··· Records provided ···
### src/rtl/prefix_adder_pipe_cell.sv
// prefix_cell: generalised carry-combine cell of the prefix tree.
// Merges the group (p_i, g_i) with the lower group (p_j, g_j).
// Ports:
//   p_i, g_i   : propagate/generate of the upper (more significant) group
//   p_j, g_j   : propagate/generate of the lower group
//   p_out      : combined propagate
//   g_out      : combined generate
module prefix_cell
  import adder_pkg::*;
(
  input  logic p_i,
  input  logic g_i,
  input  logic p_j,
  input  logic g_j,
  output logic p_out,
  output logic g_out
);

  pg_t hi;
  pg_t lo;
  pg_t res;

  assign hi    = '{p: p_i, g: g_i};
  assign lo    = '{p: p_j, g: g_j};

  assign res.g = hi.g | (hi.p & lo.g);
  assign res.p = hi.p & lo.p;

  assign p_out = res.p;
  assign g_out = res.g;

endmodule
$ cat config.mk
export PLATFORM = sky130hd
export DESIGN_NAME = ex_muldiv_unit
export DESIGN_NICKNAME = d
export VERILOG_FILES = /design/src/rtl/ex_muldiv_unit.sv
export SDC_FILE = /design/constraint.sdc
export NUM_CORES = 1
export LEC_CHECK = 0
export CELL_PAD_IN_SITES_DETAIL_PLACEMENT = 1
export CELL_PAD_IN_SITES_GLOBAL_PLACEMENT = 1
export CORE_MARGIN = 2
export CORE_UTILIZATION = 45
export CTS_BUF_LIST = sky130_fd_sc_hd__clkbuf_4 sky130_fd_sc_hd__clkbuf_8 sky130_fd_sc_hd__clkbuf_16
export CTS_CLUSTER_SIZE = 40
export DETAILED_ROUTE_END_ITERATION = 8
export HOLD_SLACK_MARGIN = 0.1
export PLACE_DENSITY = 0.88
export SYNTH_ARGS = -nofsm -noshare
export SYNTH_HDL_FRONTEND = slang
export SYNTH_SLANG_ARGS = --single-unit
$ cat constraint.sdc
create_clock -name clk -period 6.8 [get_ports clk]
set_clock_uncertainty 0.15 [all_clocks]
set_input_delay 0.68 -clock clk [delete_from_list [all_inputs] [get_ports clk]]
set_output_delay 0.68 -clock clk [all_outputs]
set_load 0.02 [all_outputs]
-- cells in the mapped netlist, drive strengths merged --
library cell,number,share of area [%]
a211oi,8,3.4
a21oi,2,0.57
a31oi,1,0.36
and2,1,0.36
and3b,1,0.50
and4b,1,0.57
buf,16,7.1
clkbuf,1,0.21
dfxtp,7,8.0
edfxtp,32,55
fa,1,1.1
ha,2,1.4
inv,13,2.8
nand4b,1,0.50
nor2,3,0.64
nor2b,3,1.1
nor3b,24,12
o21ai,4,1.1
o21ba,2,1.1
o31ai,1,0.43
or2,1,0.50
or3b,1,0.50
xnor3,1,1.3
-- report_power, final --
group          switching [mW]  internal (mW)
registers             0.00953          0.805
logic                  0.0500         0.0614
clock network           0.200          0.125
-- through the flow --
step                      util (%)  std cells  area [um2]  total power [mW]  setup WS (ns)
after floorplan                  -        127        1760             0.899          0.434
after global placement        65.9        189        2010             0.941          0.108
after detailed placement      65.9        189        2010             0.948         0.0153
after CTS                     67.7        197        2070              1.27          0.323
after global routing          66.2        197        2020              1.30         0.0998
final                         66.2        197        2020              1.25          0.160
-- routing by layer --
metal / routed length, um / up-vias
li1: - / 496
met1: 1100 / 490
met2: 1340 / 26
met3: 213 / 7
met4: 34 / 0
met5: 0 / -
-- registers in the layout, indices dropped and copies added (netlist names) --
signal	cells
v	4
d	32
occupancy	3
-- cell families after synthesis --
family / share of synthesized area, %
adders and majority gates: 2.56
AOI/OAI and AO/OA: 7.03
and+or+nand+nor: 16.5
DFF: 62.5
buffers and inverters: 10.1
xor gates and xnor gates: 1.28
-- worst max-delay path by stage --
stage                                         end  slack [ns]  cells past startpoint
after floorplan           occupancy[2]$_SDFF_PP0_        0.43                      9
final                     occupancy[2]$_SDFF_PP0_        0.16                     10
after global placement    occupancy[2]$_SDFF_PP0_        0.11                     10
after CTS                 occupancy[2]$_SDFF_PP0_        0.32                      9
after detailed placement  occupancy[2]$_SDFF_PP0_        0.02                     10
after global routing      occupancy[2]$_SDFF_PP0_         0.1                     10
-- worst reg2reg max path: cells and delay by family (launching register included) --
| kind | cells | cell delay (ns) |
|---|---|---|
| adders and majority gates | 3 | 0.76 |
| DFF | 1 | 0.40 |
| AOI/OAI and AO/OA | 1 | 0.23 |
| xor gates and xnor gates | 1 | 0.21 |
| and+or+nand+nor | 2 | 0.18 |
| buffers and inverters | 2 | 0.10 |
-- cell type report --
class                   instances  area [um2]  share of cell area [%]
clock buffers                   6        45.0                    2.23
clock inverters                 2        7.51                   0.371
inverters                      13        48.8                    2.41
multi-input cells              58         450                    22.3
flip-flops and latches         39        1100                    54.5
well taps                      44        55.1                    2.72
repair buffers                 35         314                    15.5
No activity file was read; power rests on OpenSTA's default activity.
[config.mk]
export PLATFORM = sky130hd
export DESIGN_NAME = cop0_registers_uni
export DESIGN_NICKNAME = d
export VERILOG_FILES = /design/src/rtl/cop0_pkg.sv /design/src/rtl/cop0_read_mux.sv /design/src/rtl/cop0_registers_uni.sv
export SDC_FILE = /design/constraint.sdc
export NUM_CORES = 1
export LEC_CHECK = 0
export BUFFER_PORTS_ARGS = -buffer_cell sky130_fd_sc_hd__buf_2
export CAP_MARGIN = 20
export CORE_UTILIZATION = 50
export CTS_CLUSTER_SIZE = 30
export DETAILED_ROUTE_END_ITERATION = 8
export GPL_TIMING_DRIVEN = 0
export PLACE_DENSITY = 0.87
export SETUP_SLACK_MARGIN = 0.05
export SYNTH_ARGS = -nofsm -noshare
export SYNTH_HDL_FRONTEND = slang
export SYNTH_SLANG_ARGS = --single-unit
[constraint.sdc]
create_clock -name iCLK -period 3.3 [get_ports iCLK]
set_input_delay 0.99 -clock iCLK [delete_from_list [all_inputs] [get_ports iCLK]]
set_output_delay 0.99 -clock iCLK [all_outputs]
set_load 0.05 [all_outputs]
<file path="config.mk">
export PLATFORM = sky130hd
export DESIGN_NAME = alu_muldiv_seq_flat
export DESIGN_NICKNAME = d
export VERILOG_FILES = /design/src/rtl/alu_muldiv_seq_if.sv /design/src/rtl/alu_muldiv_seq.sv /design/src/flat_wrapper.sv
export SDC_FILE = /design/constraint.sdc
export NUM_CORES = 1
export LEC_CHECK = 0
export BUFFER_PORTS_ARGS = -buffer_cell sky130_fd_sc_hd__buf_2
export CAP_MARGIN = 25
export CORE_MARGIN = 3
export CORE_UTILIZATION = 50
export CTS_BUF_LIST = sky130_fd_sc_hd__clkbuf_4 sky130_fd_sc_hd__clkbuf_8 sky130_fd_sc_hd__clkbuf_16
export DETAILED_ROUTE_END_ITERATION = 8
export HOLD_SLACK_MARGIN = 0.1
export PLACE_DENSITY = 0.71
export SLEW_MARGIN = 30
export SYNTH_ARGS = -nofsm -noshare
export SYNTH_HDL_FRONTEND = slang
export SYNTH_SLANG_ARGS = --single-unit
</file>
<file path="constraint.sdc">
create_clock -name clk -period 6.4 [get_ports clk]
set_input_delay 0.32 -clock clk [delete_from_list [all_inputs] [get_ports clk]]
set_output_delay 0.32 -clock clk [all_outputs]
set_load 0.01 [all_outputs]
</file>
···
▶ [Task goal] Your answer should consist solely of the lines above from the line with "nor2,3,0.64" to the line with "-- through the", both included, reproduced exactly.

▶ [Answer to this exercise]
nor2,3,0.64
nor2b,3,1.1
nor3b,24,12
o21ai,4,1.1
o21ba,2,1.1
o31ai,1,0.43
or2,1,0.50
or3b,1,0.50
xnor3,1,1.3
-- report_power, final --
group          switching [mW]  internal (mW)
registers             0.00953          0.805
logic                  0.0500         0.0614
clock network           0.200          0.125
-- through the flow --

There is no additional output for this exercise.